Some California drivers may have experienced falling asleep while driving. In a 2015 survey conducted by the American Automobile Association, around 43 percent of drivers said that they had fallen asleep at the wheel at least once in their lives. Among drivers aged 19 to 24, 39.6 percent said that they had dropped off while behind the wheel in the past month, and in all age groups, almost one-third admitted to having done so.
A representative of the National Highway Traffic Safety Administration spoke during National Drowsy Driving Prevention Week at the Asleep at the Wheel forum in Washington, D.C., on Nov. 4. He said it is estimated that 5,000 to 7,000 fatalities happen annually due to drowsy driving.
He also stated that one in five major investigations conducted by the National Transportation Safety Board between 2001 and 2012 listed fatigue as a contributing cause. When limited to major highway investigations during that period, it was a contributing factor in nearly 40 percent of the accidents. Furthermore, in a 2010 study, AAA found that drowsy driving causes 16.5 percent of all fatal accidents.
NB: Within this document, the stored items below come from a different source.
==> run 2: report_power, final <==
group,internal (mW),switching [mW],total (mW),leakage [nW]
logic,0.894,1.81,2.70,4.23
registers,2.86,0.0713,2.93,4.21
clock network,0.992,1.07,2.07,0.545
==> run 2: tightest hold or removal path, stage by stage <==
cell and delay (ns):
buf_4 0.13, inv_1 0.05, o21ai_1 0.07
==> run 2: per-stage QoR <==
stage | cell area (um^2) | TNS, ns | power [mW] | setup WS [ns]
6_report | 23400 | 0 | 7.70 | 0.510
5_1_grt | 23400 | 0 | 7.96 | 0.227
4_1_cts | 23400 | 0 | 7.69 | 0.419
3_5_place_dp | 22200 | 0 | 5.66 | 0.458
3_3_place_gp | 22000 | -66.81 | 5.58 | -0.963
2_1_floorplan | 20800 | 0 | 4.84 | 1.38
===== src/rtl/mfsgd_pkg.sv =====
`timescale 1ns / 1ps

package mfsgd_pkg;

	// table geometry
	localparam int ROW_AW  = 12;
	localparam int COL_AW  = 12;
	localparam int FAC_AW  = 5;
	localparam int FACT_W  = 6;
	localparam int RFA_AW  = ROW_AW + FAC_AW;
	localparam int CFA_AW  = COL_AW + FAC_AW;
	localparam logic [FACT_W-1:0] FACTORS = 6'd32;

	// opcodes
	localparam logic [2:0] OP_WR_ROW = 3'd0;
	localparam logic [2:0] OP_WR_COL = 3'd1;
	localparam logic [2:0] OP_RD_ROW = 3'd2;
	localparam logic [2:0] OP_RD_COL = 3'd3;
	localparam logic [2:0] OP_TRAIN  = 3'd4;
	localparam logic [2:0] OP_EVAL   = 3'd5;

	// configuration register indexes
	localparam logic [2:0] CFG_LR   = 3'd0;
	localparam logic [2:0] CFG_BD   = 3'd1;
	localparam logic [2:0] CFG_FD   = 3'd2;
	localparam logic [2:0] CFG_GM   = 3'd3;
	localparam logic [2:0] CFG_AF   = 3'd4;

	typedef struct packed {
		logic [2:0]         opcode;
		logic [11:0]        row_index;
		logic [11:0]        col_index;
		logic [5:0]         slot;
		logic signed [31:0] value;
	} in_t;

	typedef struct packed {
		logic signed [31:0] residual;
		logic signed [31:0] read_data;
		logic               saturated;
	} out_t;

	// request to the shared multiplier
	typedef struct packed {
		logic signed [32:0] a;
		logic signed [32:0] b;
	} mul_req_t;

	// clip to signed 32 bits; top bit is the clip flag
	function automatic logic [32:0] sat32(input logic signed [47:0] x);
		logic [32:0] r;
		if (x > 48'sd2147483647)
			r = {1'b1, 32'h7fff_ffff};
		else if (x < -48'sd2147483648)
			r = {1'b1, 32'h8000_0000};
		else
			r = {1'b0, x[31:0]};
		return r;
	endfunction

endpackage


===== src/rtl/mfsgd_mul.sv =====
`timescale 1ns / 1ps

// shared signed multiplier, product registered
module mfsgd_mul (
	input  logic                clk,
	input  mfsgd_pkg::mul_req_t req,
	output logic signed [65:0]  p
);

	logic signed [65:0] p_q;

	always_ff @(posedge clk) begin
		p_q <= req.a * req.b;
	end

	assign p = p_q;

endmodule


===== config.mk =====
export PLATFORM = sky130hd
export DESIGN_NAME = mfsgd_mul
export DESIGN_NICKNAME = d
export VERILOG_FILES = /design/src/rtl/mfsgd_pkg.sv /design/src/rtl/mfsgd_mul.sv
export SDC_FILE = /design/constraint.sdc
export NUM_CORES = 2
export LEC_CHECK = 0
export BUFFER_PORTS_ARGS = -buffer_cell sky130_fd_sc_hd__buf_4
export CAP_MARGIN = 20
export CORE_MARGIN = 5
export CORE_UTILIZATION = 40
export CTS_BUF_LIST = sky130_fd_sc_hd__clkbuf_8
export DETAILED_ROUTE_END_ITERATION = 16
export PLACE_DENSITY = 0.58
export SLEW_MARGIN = 20
export SYNTH_ARGS = -nofsm -noshare
export SYNTH_HDL_FRONTEND = slang
export SYNTH_SLANG_ARGS = --single-unit

===== constraint.sdc =====
create_clock -name clk -period 24.5 [get_ports clk]
set_input_delay 7.35 -clock clk [delete_from_list [all_inputs] [get_ports clk]]
set_output_delay 7.35 -clock clk [all_outputs]
set_load 0.01 [all_outputs]

# Word level (Yosys, flattened, before mapping)
# Index checks and enable logic that the tools add are counted.
word_totals:
  reg_bits: 66
  wordCells: 2
classes:
  n_mul: 1
ops:
  columns: ["operator", "count"]
  rows:
  - ["33-bit by 33-bit multiplier with 66-bit output", 1]

# Longest topological paths before layout
logic_depth:
  ltp_word: 1
  depth_mapped: 27

# Worst setup path before layout
# No wires, ideal clock.
synth_path:
  kind: "input to register"
  start: "in req[65] (netlist name)"
  end: "reg p_q[62], in the netlist p[62]"
  setup_ns: 0.079
  arrival_time_ns: 14.507
  path_slack_ns: 9.914
  stages: 23
  path_cell_list: "clkbuf_1 -> nand2_1 -> inv_1 -> fa_1 -> fa_1 -> fa_1 -> fa_1 -> fa_1 -> fa_1 -> fa_1 -> inv_1 -> fa_1 -> inv_1 -> ha_1 -> clkbuf_1 -> and3_1 -> nand3_1 -> nand2b_1 -> a2111oi_4 -> a211oi_4 -> a21o_2 -> a21o_1 -> a211oi_2"
synth_via:
  elab_chain_cells: 1
synth_rtl:
  columns: ["item", "line", "text"]
  rows:
  - ["start, declared", "mfsgd_mul.sv:6", "input mfsgd_pkg::mul_req_t req,"]
  - ["33-bit by 33-bit multiplier with 66-bit output", "mfsgd_mul.sv:13", "p_q <= req.a * req.b;"]
  - ["end signal, assigned", "mfsgd_mul.sv:13", null]
  - ["end, declared", "mfsgd_mul.sv:10", "logic signed [65:0] p_q;"]
# No other way between the ends.

# Worst setup path in the final report
layout_path:
  start: "in req[6] (netlist name)"
  end: "reg p_q[62], in the netlist p[62]"
# The elaborated chain is that of the path after synthesis.

==> out/results.tsv <==
stage	metric	value	unit
status	status	complete, no violations	
clock_network	ctsLongestPathBuffers	2	
setup_path	startpoint	req[6]	
floorplanning	ios	133	
floorplanning	die_area	0.108	sq mm
sta	worstMarginPinSlew	1.04	ns
place	gp_congestion	0.931	
sta	finalSetupViolations	0	
routing	final_antenna_net_count	0	
clock_network	numCtsBuffers	9	
setup_path	worst-path-max-fanout	33	
synthesis	synth.distinct_cells	80	
routing	wirelength	112000	microns
sta	rsz0062_at_grt	no	
synthesis	ys_seq_elements	66	
sta	slew_headroom	30.5	%
synthesis	synthesis.area	0.0407	sq mm
clock_network	ctsHoldBuffers	0	
synthesis	yosysSeqAreaShare	3.24	%
synthesis	synth-edff-count	0	
routing	dr_total_vias	28100	
synthesis	yosys.area.top_type_share	56.3	%
worst_hold_path	min_path_cells	2	
routing	first_pass_iters	5	
place	dp_hpwl	90700	microns
setup_path	worst_setup_path_end_kind	flip-flop	
synthesis	synth_warnings	0	
sta	finalCritPeriodShare	61.6	%
global_routing	grt_pass1_vias	31100	
clock_network	clock_tree.htree_level_count	3	
global_routing	grt.total_usage	21.7	%
sta	finalSetupTns	0	ns
worst_hold_path	hold_path.class	in2reg	
synthesis	synth_top_area_cell	fa_1	
clock_network	post_cts_resized	0	
global_routing	grt.overflow.total	0	
layout	nets	5695	
clock_network	cts_root_buf	clkbuf_8	
place	numPortBuffers	132	
clock_network	tritoncts	built	
layout	drive_gt1_share	4.50	%
floorplanning	row_count	117	
layout	area_growth	5.16	%
sta	hold_viol_final	0	
setup_path	crit_type	in2reg	
synthesis	postSynthAreaPerCell	9.39	sq um
worst_hold_path	hold-path-endpoint	p[0]$_DFF_P_	
clock_network	postCtsSetupBuffers	0	
setup_path	arrival	15.48	ns
sta	max_freq	66.3	MHz
synthesis	synth_flop_cell	dfxtp_1	
routing	post-route-drc-count	0	
global_routing	grt_max_degree	34	
setup_path	cp.required	24.89	ns
floorplanning	initial_core_util	40.2	%
global_routing	grt_first_pass_wirelength	181000	microns
sta	slew_viol_final	0	
routing	drt_iter0_drc	1521	
floorplanning	die_w	329	microns
routing	via_per_inst	4.98	
clock_network	cts.sinks	66	
clock_network	cts.clk_slew.worst_paths	0.08	ns
run	maxCapViolCount	0	
setup_path	cp-start-kind	input pin	
synthesis	syn_nets	5767	
worst_hold_path	min-delay-start	req[0]	
sta	period_needed	15.09	ns
routing	routedWlPerCell	19.8	microns
floorplanning	die_height	329	microns
synthesis	syn_inst	4338	
floorplanning	fp.coreArea	0.101	sq mm
synthesis	async_flop_share	0	%
synthesis	synthTopCellsByArea	fa_1, inv_1, and2_1	
global_routing	grt_antenna_before_repair	4	
layout	largest_reg_flops	66	
-- layer usage --
metal	track usage, %	vias to the layer above	part of all wire (%)
li1	-	12200	-
met1	28.6	15000	41
met2	36.9	741	49
met3	3.82	169	6.0
met4	6.72	2	3.3
met5	0	-	0.012
-- worst max-delay path by stage --
stage               depth (start not counted)       endpoint  slack [ns]
floorplan                                  23  p[62]$_DFF_P_        9.91
global placement                           24  p[62]$_DFF_P_        9.11
detailed placement                         24  p[58]$_DFF_P_        8.97
CTS                                        24  p[62]$_DFF_P_        9.46
global route                               24  p[62]$_DFF_P_        9.06
finish                                     24  p[62]$_DFF_P_        9.41
-- per-stage QoR --
stage | util, % | area, sq um | hold slack, ns | setup slack, ns | std cells
after global placement | 42.0 | 42600 | 7.74 | 9.11 | 5623
after detailed placement | 42.0 | 42600 | 7.74 | 8.97 | 5623
after floorplan | - | 40700 | 7.48 | 9.91 | 4338
after global routing | 42.2 | 42800 | 7.36 | 9.06 | 5641
after CTS | 42.2 | 42800 | 7.32 | 9.46 | 5639
final | 42.2 | 42800 | 7.39 | 9.41 | 5642
-- critical path, cell delays in order --
cell       delay, ns
buf_4           0.38
nand2_1         0.23
inv_1           0.13
fa_1            0.48
fa_1            0.55
inv_1           0.13
fa_1            0.57
inv_1           0.07
fa_1            1.20
fa_1            0.59
fa_1            0.52
fa_1            0.50
inv_1           0.05
fa_1            0.48
inv_1           0.05
ha_1            0.41
and3_1          0.18
nand3_1         0.16
nand2b_1        0.28
a2111oi_4       0.39
a211oi_4        0.11
a21o_2          0.27
a21o_1          0.17
a211oi_2        0.16
-- cell type report --
class                           instances  area [sq um]
Clock inverter                          7          70.1
Multi-Input combinational cell       2920         34300
Sequential cell                        66          1320
Timing Repair Buffer                  138          1040
Inverter                             1131          4250
Antenna cell                            3          7.51
Clock buffer                            9           124
Fill cell                           10100         58600
Tap cell                             1368          1710
-- layout by cell type, fill, tap and decap left out, types with 4 or more instances in the layout --
cell type | Yosys | routed
dfxtp_1 | 66 | 66
nand4_1 | 11 | 11
and3_1 | 5 | 5
nand2_1 | 551 | 551
xor2_1 | 25 | 25
nor3_1 | 7 | 7
nor2b_1 | 5 | 5
ha_1 | 217 | 217
a21oi_1 | 57 | 56
a21oi_2 | 3 | 4
nand3_1 | 25 | 25
a211o_1 | 6 | 6
and2_1 | 562 | 562
a211oi_1 | 7 | 7
o21ai_0 | 25 | 25
fa_1 | 1145 | 1145
o21bai_1 | 11 | 11
xnor2_1 | 43 | 43
o211ai_1 | 4 | 4
nor2_1 | 68 | 68
o21ai_1 | 6 | 6
inv_1 | 1131 | 1131
a21o_1 | 36 | 36
clkbuf_8 | 0 | 9
o21a_1 | 6 | 6
a31oi_1 | 8 | 8
and4_1 | 5 | 5
nand2b_1 | 12 | 12
buf_4 | 0 | 138
-- synthesized netlist by cell type, types with 3 or more instances --
| cell | count |
|---|---|
| fa_1 | 1145 |
| inv_1 | 1131 |
| and2_1 | 562 |
| nand2_1 | 551 |
| ha_1 | 217 |
| clkbuf_1 | 208 |
| nor2_1 | 68 |
| dfxtp_1 | 66 |
| a21oi_1 | 57 |
| xnor2_1 | 43 |
| a21o_1 | 36 |
| nand3_1 | 25 |
| o21ai_0 | 25 |
| xor2_1 | 25 |
| nand2b_1 | 12 |
| buf_2 | 11 |
| nand4_1 | 11 |
| o21bai_1 | 11 |
| a31oi_1 | 8 |
| a211oi_1 | 7 |
| nor3_1 | 7 |
| a211o_1 | 6 |
| o21a_1 | 6 |
| o21ai_1 | 6 |
| and3_1 | 5 |
| and4_1 | 5 |
| nor2b_1 | 5 |
| o211ai_1 | 4 |
| a211oi_2 | 3 |
| a21oi_2 | 3 |
| o31ai_4 | 3 |
| or2_2 | 3 |
| or3_1 | 3 |
-- logic make-up (layout without fill, tap and decap cells) --
kind of cell / after synthesis / after routing / synth area share [%]
buffers and inverters: 1352 / 1285 / 12.5
flip-flops: 66 / 66 / 3.24
other: 0 / 3 / 0
XOR/XNOR: 68 / 68 / 1.46
adder cells (fa/ha/maj): 1362 / 1362 / 62.9
AO/OA/AOI/OAI: 219 / 219 / 4.07
AND/OR/NAND/NOR: 1271 / 1271 / 15.8
Power is left out: the tool's default activity adds up to more than one toggle a clock period on the data nets, which glitch-free logic cannot reach.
People who have been in a car collision caused by a drowsy or otherwise negligent driver often have to face long expensive periods of hospitalization, in some cases making them unable to return to their previous employment or support a family. A personal injury attorney might be able to demonstrate negligence through a review of the police investigation report, eyewitness testimony and other evidence, and then use those findings as the basis of a lawsuit filed against the at-fault driver seeking compensation for the losses that the victim has sustained.